On the 1st Cancerversary of my Stage 2 diagnosis in October 2014, I went out for a fancy lunch with my friends. I was still having Herceptin, and probably had 3 or 4 more treatments to go, but after a year, I felt amazing. The chemo, the surgeries, the radiotherapy were all in the past. We enjoyed good food, wine and laughs, and I picked up my kids from school feeling a little bit tiddley. And why shouldn’t I? I’d beaten the beast…or so I thought.

Fast forward to January 2016. After a CT scan the day before, I was called in to see my Oncologist to get the results. Getting results that soon, Ross and I knew something was very wrong. You don’t get called in that quickly for a slipped disk. The thing is Ross and I had a copy of the CT scan on a CD and we couldn’t see anything…but how could we? We didn’t know what to look for. What was it that was wrong? The scan picture below gives it away. The L4 vertebrae was a slightly different shade of grey to the other vertebrae. That’s it. Thank goodness for Radiologist’s who know what to look for.

Naughty Vertebrae

If you read the blog, you’ll know what has happened in the last year, and if I’m honest I didn’t want to acknowledge this Cancerversary in the same way as the Stage 2 1st Cancerversary. This one is different. It isn’t a happy occasion. I’m still having treatment, just like last time, but this time there is no count down to finishing. This is how it is. Three monthly scans, four weekly hormone inhibitor implant, three weekly Herceptin and Zometa, and daily hormone tablets, and enough painkillers to fell a horse. The fear that every niggle, every pain, anything unusual will be another tumour raising it’s ugly head. This is my life. This is the New New New Normal. And it sucks.

Last week I saw the Spine Doctor, and apparently I’m doing incredibly well for someone who has had this operation. It’s a big operation and he had his work cut out. He’s one of the best, and if he hadn’t been so good, things could have been very different. I could be in a wheelchair, not able to walk at all. You don’t want the work experience kid doing spinal surgery.

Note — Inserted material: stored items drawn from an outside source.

--- src/rtl/ltst_back.sv ---
module ltst_back
  import ltst_pkg::*;
(
  input  logic        clk,
  input  logic        rst_n,
  input  queue_item_t head_item,
  input  q_status_t   q_status,
  output logic        pop,
  output logic        out_valid,
  output out_item_t   out_item
);

  typedef enum logic [1:0] {
    S_MATCH  = 2'b01,
    S_UPDATE = 2'b10
  } state_t;

  state_t state_r;
  state_t state_nxt;

  // Transaction table; only slots below the entry count are ever valid.
  logic [31:0] entry_id_r     [TABLE_SLOTS];
  status_t     entry_status_r [TABLE_SLOTS];
  logic [CNT_W-1:0] entry_count_r;
  logic [CNT_W-1:0] entry_count_nxt;
  logic [CNT_W-1:0] in_prog_r;
  logic [CNT_W-1:0] in_prog_nxt;

  logic [31:0] commit_r;
  logic [31:0] commit_nxt;
  logic [31:0] abort_r;
  logic [31:0] abort_nxt;
  logic [31:0] skip_r;
  logic [31:0] skip_nxt;

  queue_item_t item_r;
  logic [TABLE_SLOTS-1:0] hit_r;
  logic [TABLE_SLOTS-1:0] hit_nxt;

  logic        out_valid_r;
  out_item_t   out_item_r;
  out_item_t   res;

  logic             any_hit;
  logic [1:0]       old_bits;
  status_t          old_st;
  status_t          new_st;
  logic [IDX_W-1:0] hit_idx;
  logic [IDX_W-1:0] wr_idx;
  logic             id_we;
  logic             st_we;
  logic             control;

  // Parallel compare of the head id against every valid slot.
  always_comb begin
    for (int i = 0; i < TABLE_SLOTS; i++) begin
      hit_nxt[i] = (CNT_W'(i) < entry_count_r) && (entry_id_r[i] == head_item.txn_id);
    end
  end

  assign pop = (state_r == S_MATCH) && !q_status.empty;

  always_comb begin
    state_nxt = state_r;
    case (state_r)
      S_MATCH:  if (!q_status.empty) state_nxt = S_UPDATE;
      S_UPDATE: state_nxt = S_MATCH;
      default:  state_nxt = S_MATCH;
    endcase
  end

  // Ids in the table are unique, so the match vector is one-hot or empty.
  always_comb begin
    old_bits = '0;
    hit_idx  = '0;
    for (int i = 0; i < TABLE_SLOTS; i++) begin
      if (hit_r[i]) begin
        old_bits = old_bits | entry_status_r[i];
        hit_idx  = hit_idx | IDX_W'(i);
      end
    end
  end

  assign any_hit = |hit_r;
  assign old_st  = status_t'(old_bits);
  assign control = (item_r.kind == KIND_CHECKPOINT) || (item_r.kind == KIND_COMMIT)
                || (item_r.kind == KIND_ABORT);

  // Update of table and counters for the item in hand.
  always_comb begin
    entry_count_nxt = entry_count_r;
    in_prog_nxt     = in_prog_r;
    commit_nxt      = commit_r;
    abort_nxt       = abort_r;
    skip_nxt        = skip_r;
    new_st          = ST_NONE;
    wr_idx          = any_hit ? hit_idx : entry_count_r[IDX_W-1:0];
    id_we           = 1'b0;
    st_we           = 1'b0;
    res.action      = ACT_FORWARD;
    res.incomplete_total = '0;

    if (state_r == S_UPDATE) begin
      case (item_r.cls)
        CLS_FINISH: begin
          res.action           = ACT_FINISH;
          res.incomplete_total = 7'(in_prog_r);
        end
        CLS_BADLEN: begin
          res.action = ACT_BADLEN;
        end
        CLS_HEADER: begin
          if (item_r.txn_id != '0 && !any_hit
              && entry_count_r >= CNT_W'(TABLE_SLOTS)) begin
            res.action = ACT_FULL;
          end else begin
            if (item_r.txn_id != '0) begin
              st_we = 1'b1;
              if (!any_hit) begin
                id_we           = 1'b1;
                entry_count_nxt = entry_count_r + 1'b1;
              end
              case (item_r.kind)
                KIND_COMMIT: begin
                  new_st     = ST_COMMITTED;
                  commit_nxt = commit_r + 32'd1;
                end
                KIND_ABORT: begin
                  new_st    = ST_ABORTED;
                  abort_nxt = abort_r + 32'd1;
                end
                default: new_st = any_hit ? old_st : ST_PROGRESS;
              endcase
              // Track the number of in-progress entries as they change.
              if ((new_st == ST_PROGRESS) && !(any_hit && old_st == ST_PROGRESS)) begin
                in_prog_nxt = in_prog_r + 1'b1;
              end else if ((new_st != ST_PROGRESS) && any_hit && old_st == ST_PROGRESS) begin
                in_prog_nxt = in_prog_r - 1'b1;
              end
            end
            if (control || new_st == ST_COMMITTED) begin
              res.action = ACT_FORWARD;
            end else begin
              res.action = ACT_SKIP;
              skip_nxt   = skip_r + 32'd1;
            end
          end
        end
        default: res.action = ACT_BADLEN;
      endcase
    end

    res.txn_status      = new_st;
    res.committed_total = commit_nxt;
    res.aborted_total   = abort_nxt;
    res.skipped_total   = skip_nxt;
  end

  always_ff @(posedge clk) begin
    if (!rst_n) begin
      state_r       <= S_MATCH;
      entry_count_r <= '0;
      in_prog_r     <= '0;
      commit_r      <= '0;
      abort_r       <= '0;
      skip_r        <= '0;
      out_valid_r   <= 1'b0;
    end else begin
      state_r       <= state_nxt;
      entry_count_r <= entry_count_nxt;
      in_prog_r     <= in_prog_nxt;
      commit_r      <= commit_nxt;
      abort_r       <= abort_nxt;
      skip_r        <= skip_nxt;
      out_valid_r   <= (state_r == S_UPDATE);
    end
  end

  // Payload registers: item in hand, match vector, result and table contents.
  always_ff @(posedge clk) begin
    if (pop) begin
      item_r <= head_item;
      hit_r  <= hit_nxt;
    end
    if (state_r == S_UPDATE) begin
      out_item_r <= res;
    end
    if (id_we) begin
      entry_id_r[wr_idx] <= item_r.txn_id;
    end
    if (st_we) begin
      entry_status_r[wr_idx] <= new_st;
    end
  end

  assign out_valid = out_valid_r;
  assign out_item  = out_item_r;

endmodule

--- config.mk ---
export PLATFORM = sky130hd
export DESIGN_NAME = log_transaction_state_tracker_core
export DESIGN_NICKNAME = d
export VERILOG_FILES = /design/src/rtl/ltst_pkg.sv /design/src/rtl/log_transaction_state_tracker_core.sv /design/src/rtl/ltst_queue.sv /design/src/rtl/ltst_front.sv /design/src/rtl/ltst_back.sv
export SDC_FILE = /design/constraint.sdc
export NUM_CORES = 2
export LEC_CHECK = 0
export BUFFER_PORTS_ARGS = -buffer_cell sky130_fd_sc_hd__buf_2
export CAP_MARGIN = 20
export CORE_MARGIN = 3
export CORE_UTILIZATION = 55
export DETAILED_ROUTE_END_ITERATION = 7
export PLACE_DENSITY = 0.67
export REMOVE_ABC_BUFFERS = 1
export SLEW_MARGIN = 10
export SYNTH_ARGS = -nofsm -noshare
export SYNTH_HDL_FRONTEND = slang
export SYNTH_SLANG_ARGS = --single-unit
--- constraint.sdc ---
create_clock -name clk -period 21.9 [get_ports clk]
set_input_delay 4.38 -clock clk [delete_from_list [all_inputs] [get_ports clk]]
set_output_delay 4.38 -clock clk [all_outputs]
set_load 0.1 [all_outputs]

The Naughty Vertebrae had ended up in pieces after the CyberKnife radiotherapy, and had to be partially removed as well as the remains of a still active tumour which was crushing the nerve to my leg, and then using cement and metal work to reconstruct my spine. Clever stuff! The image below shows my broken spine on the left and different views of the metalwork solution on the right.

Spinal Story

So this morning, I few friends came round, for coffee and cake. I didn’t mention the Cancerversary, I didn’t want it to overshadow a normal morning. Cancer has taken so much from me, I didn’t want it to take away the few snatches of normality I get.

Right now, things are stable, and I’m hoping it stays that way for a long time yet. I’ll happily count up the Stage 4 Cancerversary’s, because that means things are ok. But I won’t celebrate it. That gives it some significance that it doesn’t deserve. I may have Stage 4 cancer, there may be no cure for it, but I am not terminal. I am only terminal when there are no treatment options left, and I’m on round one. I have options.


It is my 40th birthday next month and there are a few events planned so I can celebrate with my friends and family. Birthdays and anniversaries are the things that we need to celebrate. Not cancerversary’s.